___ SOURCE MATERIAL ___

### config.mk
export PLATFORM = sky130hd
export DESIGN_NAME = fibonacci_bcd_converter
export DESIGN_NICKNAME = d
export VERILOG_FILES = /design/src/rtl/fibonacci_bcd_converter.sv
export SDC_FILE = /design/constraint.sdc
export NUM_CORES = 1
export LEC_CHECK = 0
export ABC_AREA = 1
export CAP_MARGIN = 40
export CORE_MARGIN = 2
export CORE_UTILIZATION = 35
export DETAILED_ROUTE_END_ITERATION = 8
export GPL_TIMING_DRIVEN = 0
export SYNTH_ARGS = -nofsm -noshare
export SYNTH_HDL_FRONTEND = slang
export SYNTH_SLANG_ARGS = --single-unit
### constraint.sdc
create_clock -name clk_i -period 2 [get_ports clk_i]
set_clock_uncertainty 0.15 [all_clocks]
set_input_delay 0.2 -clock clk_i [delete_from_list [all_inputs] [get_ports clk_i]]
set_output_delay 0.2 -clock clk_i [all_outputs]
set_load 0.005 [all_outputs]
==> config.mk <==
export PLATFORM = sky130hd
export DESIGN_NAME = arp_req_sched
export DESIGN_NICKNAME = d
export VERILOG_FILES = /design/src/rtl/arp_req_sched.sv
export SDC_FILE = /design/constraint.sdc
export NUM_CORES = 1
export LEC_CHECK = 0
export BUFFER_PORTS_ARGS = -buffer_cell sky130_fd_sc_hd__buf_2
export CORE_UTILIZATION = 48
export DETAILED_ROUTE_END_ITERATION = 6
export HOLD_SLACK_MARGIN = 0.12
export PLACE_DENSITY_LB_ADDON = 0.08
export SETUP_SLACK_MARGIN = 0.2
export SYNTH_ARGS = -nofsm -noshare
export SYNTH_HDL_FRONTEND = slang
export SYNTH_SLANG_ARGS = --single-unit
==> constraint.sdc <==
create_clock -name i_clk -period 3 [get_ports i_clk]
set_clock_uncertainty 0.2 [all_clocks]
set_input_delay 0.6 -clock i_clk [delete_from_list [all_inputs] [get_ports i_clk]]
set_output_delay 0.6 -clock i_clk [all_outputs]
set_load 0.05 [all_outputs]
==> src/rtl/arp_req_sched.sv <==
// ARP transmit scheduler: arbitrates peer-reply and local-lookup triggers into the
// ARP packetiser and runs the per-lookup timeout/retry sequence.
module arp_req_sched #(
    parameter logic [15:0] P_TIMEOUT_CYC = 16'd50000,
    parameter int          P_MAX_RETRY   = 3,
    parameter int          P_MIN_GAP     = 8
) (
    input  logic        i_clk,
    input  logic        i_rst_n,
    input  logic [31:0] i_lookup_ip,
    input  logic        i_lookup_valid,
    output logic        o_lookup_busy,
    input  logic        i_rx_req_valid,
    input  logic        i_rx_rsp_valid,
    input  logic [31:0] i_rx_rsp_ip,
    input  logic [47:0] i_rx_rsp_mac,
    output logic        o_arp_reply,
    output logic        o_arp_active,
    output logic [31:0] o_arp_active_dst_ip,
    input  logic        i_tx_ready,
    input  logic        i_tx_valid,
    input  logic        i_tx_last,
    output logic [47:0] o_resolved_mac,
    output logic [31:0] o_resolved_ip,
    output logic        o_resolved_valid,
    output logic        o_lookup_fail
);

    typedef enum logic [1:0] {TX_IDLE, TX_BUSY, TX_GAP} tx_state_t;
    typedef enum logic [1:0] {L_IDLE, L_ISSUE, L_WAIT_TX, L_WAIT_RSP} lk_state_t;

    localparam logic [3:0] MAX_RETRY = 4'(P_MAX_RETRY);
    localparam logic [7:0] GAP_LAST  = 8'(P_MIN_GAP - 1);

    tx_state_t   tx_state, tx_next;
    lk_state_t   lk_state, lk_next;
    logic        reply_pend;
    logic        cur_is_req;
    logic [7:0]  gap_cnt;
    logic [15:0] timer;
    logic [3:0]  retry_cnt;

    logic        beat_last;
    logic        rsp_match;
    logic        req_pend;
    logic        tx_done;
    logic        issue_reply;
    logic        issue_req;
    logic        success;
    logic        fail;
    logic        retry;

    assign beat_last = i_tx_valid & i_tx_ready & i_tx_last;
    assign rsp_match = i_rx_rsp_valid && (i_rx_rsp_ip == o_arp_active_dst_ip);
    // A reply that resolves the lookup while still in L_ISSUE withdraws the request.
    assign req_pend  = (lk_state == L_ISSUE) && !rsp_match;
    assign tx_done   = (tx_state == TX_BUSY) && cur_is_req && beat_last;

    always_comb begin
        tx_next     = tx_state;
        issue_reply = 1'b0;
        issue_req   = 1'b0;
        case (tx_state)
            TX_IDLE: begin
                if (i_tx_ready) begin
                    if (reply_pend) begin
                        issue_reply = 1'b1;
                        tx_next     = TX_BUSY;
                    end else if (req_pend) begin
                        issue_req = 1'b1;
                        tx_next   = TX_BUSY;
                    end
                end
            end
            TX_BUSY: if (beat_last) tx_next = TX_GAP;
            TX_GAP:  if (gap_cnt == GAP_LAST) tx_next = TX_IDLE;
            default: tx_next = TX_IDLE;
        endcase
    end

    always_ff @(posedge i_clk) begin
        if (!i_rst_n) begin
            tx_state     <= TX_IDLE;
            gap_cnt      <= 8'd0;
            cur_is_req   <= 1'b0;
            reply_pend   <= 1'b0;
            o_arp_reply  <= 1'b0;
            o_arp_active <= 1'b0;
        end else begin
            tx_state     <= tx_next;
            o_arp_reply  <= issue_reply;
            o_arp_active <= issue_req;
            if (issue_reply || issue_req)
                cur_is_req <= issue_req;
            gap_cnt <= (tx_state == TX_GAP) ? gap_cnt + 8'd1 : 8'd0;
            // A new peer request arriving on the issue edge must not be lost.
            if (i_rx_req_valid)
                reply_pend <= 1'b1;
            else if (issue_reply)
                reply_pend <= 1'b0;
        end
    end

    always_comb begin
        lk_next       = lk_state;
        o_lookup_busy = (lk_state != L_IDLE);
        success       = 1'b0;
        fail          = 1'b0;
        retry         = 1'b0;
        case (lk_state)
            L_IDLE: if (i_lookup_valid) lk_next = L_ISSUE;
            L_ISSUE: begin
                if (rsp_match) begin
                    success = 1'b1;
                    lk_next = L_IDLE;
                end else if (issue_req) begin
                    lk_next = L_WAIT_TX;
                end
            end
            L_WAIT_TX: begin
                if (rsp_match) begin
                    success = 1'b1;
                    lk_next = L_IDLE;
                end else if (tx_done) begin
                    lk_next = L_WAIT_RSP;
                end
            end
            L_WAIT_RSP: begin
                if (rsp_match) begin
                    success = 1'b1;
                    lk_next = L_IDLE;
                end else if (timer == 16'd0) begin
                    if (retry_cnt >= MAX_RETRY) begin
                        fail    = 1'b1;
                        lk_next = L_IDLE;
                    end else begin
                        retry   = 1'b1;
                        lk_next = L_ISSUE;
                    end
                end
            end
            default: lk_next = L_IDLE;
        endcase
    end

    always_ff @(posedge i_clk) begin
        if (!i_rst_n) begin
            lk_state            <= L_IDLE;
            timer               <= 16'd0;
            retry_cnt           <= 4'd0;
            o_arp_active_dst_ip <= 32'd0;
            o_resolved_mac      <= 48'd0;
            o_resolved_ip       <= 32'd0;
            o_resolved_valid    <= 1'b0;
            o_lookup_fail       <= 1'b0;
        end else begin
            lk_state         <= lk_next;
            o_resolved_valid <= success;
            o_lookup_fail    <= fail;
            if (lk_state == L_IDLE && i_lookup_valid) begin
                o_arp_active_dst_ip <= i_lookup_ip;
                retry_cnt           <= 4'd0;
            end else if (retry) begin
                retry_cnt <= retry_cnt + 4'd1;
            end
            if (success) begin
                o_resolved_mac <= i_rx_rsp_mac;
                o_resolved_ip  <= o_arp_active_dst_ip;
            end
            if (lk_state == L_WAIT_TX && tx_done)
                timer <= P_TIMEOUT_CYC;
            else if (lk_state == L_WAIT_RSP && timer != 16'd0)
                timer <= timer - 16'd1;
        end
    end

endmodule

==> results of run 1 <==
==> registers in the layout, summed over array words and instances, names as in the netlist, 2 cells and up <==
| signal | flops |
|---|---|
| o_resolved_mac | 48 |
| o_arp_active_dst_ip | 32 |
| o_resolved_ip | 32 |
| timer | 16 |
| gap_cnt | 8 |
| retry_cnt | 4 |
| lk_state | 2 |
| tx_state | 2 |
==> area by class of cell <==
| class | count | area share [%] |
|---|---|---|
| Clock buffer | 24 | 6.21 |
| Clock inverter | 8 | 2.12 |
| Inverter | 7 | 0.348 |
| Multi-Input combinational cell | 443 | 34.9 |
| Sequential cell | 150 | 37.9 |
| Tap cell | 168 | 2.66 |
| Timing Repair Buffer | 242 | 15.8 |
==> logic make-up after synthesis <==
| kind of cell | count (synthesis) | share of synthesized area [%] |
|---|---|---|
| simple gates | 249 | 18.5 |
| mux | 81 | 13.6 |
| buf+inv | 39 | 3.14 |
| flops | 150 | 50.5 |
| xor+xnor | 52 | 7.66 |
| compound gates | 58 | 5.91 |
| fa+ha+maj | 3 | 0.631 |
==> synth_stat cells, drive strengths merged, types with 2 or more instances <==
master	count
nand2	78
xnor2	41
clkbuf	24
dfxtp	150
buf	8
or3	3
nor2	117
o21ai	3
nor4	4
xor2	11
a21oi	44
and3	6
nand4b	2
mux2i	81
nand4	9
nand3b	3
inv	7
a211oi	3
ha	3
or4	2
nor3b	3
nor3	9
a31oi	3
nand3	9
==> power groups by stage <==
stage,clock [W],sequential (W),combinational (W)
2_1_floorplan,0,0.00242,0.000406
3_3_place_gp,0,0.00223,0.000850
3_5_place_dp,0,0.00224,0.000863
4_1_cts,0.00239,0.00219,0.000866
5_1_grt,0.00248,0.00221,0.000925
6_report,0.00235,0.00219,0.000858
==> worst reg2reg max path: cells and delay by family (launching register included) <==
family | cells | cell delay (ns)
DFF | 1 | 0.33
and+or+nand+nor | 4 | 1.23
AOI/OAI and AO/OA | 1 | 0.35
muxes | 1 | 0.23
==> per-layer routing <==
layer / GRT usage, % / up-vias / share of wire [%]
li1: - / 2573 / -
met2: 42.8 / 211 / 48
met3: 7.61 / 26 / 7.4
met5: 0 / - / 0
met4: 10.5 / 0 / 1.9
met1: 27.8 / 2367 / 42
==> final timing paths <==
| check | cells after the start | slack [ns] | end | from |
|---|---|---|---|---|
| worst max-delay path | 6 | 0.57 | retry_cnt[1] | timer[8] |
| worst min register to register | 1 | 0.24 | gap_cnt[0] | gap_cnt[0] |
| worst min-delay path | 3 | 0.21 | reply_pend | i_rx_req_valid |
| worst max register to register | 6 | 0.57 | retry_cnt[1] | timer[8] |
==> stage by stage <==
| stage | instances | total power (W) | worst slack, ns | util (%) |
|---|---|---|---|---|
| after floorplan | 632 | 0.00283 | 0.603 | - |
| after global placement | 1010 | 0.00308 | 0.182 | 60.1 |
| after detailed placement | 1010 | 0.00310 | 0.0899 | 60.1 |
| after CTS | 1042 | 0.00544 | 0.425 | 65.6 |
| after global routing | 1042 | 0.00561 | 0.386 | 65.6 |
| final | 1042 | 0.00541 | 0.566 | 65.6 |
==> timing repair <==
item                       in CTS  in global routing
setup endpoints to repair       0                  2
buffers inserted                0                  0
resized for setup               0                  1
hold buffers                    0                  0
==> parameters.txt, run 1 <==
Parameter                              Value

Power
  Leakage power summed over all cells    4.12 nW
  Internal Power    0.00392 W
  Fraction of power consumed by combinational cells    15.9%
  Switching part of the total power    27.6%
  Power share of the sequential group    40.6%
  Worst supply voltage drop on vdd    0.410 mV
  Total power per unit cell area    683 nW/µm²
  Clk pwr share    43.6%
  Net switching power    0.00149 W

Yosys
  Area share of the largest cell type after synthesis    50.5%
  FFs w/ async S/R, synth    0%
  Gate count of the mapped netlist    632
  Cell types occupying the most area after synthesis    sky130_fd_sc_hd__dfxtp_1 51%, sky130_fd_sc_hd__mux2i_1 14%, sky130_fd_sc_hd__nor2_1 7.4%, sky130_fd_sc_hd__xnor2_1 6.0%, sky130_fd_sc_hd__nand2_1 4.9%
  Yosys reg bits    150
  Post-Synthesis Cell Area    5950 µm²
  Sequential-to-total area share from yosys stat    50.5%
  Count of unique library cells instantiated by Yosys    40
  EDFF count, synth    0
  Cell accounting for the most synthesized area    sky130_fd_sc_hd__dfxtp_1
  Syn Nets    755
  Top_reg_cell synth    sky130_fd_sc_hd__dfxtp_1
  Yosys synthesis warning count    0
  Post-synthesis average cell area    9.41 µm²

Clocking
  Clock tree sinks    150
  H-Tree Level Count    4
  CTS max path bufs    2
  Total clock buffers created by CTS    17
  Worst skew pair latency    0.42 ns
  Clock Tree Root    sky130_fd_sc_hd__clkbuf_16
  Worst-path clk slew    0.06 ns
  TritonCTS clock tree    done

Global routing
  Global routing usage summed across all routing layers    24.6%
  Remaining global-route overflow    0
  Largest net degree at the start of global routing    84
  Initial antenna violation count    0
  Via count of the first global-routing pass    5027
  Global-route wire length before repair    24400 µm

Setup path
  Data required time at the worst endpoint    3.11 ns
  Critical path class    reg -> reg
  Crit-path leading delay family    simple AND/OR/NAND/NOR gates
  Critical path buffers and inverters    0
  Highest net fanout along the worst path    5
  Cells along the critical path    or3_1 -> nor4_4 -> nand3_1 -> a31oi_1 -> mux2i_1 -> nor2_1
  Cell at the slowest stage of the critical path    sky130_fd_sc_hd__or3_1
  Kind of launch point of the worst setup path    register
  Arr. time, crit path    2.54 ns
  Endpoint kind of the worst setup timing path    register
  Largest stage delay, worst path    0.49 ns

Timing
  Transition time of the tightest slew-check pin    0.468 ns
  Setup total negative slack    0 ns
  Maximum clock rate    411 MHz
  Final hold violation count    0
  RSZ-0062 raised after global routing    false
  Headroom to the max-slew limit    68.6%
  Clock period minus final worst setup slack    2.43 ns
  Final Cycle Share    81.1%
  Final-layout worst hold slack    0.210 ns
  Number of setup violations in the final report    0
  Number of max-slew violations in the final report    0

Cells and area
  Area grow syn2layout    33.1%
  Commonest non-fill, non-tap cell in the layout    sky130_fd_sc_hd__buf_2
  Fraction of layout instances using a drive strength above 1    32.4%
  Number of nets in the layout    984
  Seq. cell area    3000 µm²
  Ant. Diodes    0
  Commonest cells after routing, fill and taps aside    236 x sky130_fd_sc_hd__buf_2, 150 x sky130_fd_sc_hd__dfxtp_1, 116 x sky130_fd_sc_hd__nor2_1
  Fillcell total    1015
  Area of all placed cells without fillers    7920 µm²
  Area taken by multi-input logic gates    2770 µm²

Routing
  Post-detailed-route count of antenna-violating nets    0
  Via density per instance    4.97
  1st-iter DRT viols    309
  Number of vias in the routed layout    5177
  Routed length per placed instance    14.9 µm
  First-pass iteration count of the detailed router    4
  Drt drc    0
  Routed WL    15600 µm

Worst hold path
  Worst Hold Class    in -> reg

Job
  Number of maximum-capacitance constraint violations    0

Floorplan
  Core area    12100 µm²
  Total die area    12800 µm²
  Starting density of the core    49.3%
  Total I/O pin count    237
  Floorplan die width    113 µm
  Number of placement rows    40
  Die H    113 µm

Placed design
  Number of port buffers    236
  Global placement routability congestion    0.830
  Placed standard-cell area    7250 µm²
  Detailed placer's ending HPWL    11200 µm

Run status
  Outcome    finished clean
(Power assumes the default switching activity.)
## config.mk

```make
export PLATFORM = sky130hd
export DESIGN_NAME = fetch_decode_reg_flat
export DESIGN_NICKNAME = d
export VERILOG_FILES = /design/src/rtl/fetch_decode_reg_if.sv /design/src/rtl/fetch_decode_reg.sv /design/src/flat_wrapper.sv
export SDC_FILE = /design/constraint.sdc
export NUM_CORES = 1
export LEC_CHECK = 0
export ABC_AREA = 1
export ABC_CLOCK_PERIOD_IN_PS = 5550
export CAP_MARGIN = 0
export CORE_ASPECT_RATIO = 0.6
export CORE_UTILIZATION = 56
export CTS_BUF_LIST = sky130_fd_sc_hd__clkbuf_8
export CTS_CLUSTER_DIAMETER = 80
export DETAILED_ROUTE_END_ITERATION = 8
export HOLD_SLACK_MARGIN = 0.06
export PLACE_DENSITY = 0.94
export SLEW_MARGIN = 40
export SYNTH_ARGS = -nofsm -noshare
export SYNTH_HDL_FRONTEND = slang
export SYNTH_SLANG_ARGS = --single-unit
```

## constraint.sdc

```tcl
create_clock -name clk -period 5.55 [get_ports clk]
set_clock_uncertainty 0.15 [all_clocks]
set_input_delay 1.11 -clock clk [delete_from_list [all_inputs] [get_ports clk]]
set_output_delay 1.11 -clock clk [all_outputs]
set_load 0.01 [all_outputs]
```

___

■ WHAT THE TASK ASKS
Your response should hold the lines from the first line of the entries above through the line with "set_output_delay 0.6 -clock", each retyped exactly, and nothing else.

■ SOLUTION TO THIS TASK
### config.mk
export PLATFORM = sky130hd
export DESIGN_NAME = fibonacci_bcd_converter
export DESIGN_NICKNAME = d
export VERILOG_FILES = /design/src/rtl/fibonacci_bcd_converter.sv
export SDC_FILE = /design/constraint.sdc
export NUM_CORES = 1
export LEC_CHECK = 0
export ABC_AREA = 1
export CAP_MARGIN = 40
export CORE_MARGIN = 2
export CORE_UTILIZATION = 35
export DETAILED_ROUTE_END_ITERATION = 8
export GPL_TIMING_DRIVEN = 0
export SYNTH_ARGS = -nofsm -noshare
export SYNTH_HDL_FRONTEND = slang
export SYNTH_SLANG_ARGS = --single-unit
### constraint.sdc
create_clock -name clk_i -period 2 [get_ports clk_i]
set_clock_uncertainty 0.15 [all_clocks]
set_input_delay 0.2 -clock clk_i [delete_from_list [all_inputs] [get_ports clk_i]]
set_output_delay 0.2 -clock clk_i [all_outputs]
set_load 0.005 [all_outputs]
==> config.mk <==
export PLATFORM = sky130hd
export DESIGN_NAME = arp_req_sched
export DESIGN_NICKNAME = d
export VERILOG_FILES = /design/src/rtl/arp_req_sched.sv
export SDC_FILE = /design/constraint.sdc
export NUM_CORES = 1
export LEC_CHECK = 0
export BUFFER_PORTS_ARGS = -buffer_cell sky130_fd_sc_hd__buf_2
export CORE_UTILIZATION = 48
export DETAILED_ROUTE_END_ITERATION = 6
export HOLD_SLACK_MARGIN = 0.12
export PLACE_DENSITY_LB_ADDON = 0.08
export SETUP_SLACK_MARGIN = 0.2
export SYNTH_ARGS = -nofsm -noshare
export SYNTH_HDL_FRONTEND = slang
export SYNTH_SLANG_ARGS = --single-unit
==> constraint.sdc <==
create_clock -name i_clk -period 3 [get_ports i_clk]
set_clock_uncertainty 0.2 [all_clocks]
set_input_delay 0.6 -clock i_clk [delete_from_list [all_inputs] [get_ports i_clk]]
set_output_delay 0.6 -clock i_clk [all_outputs]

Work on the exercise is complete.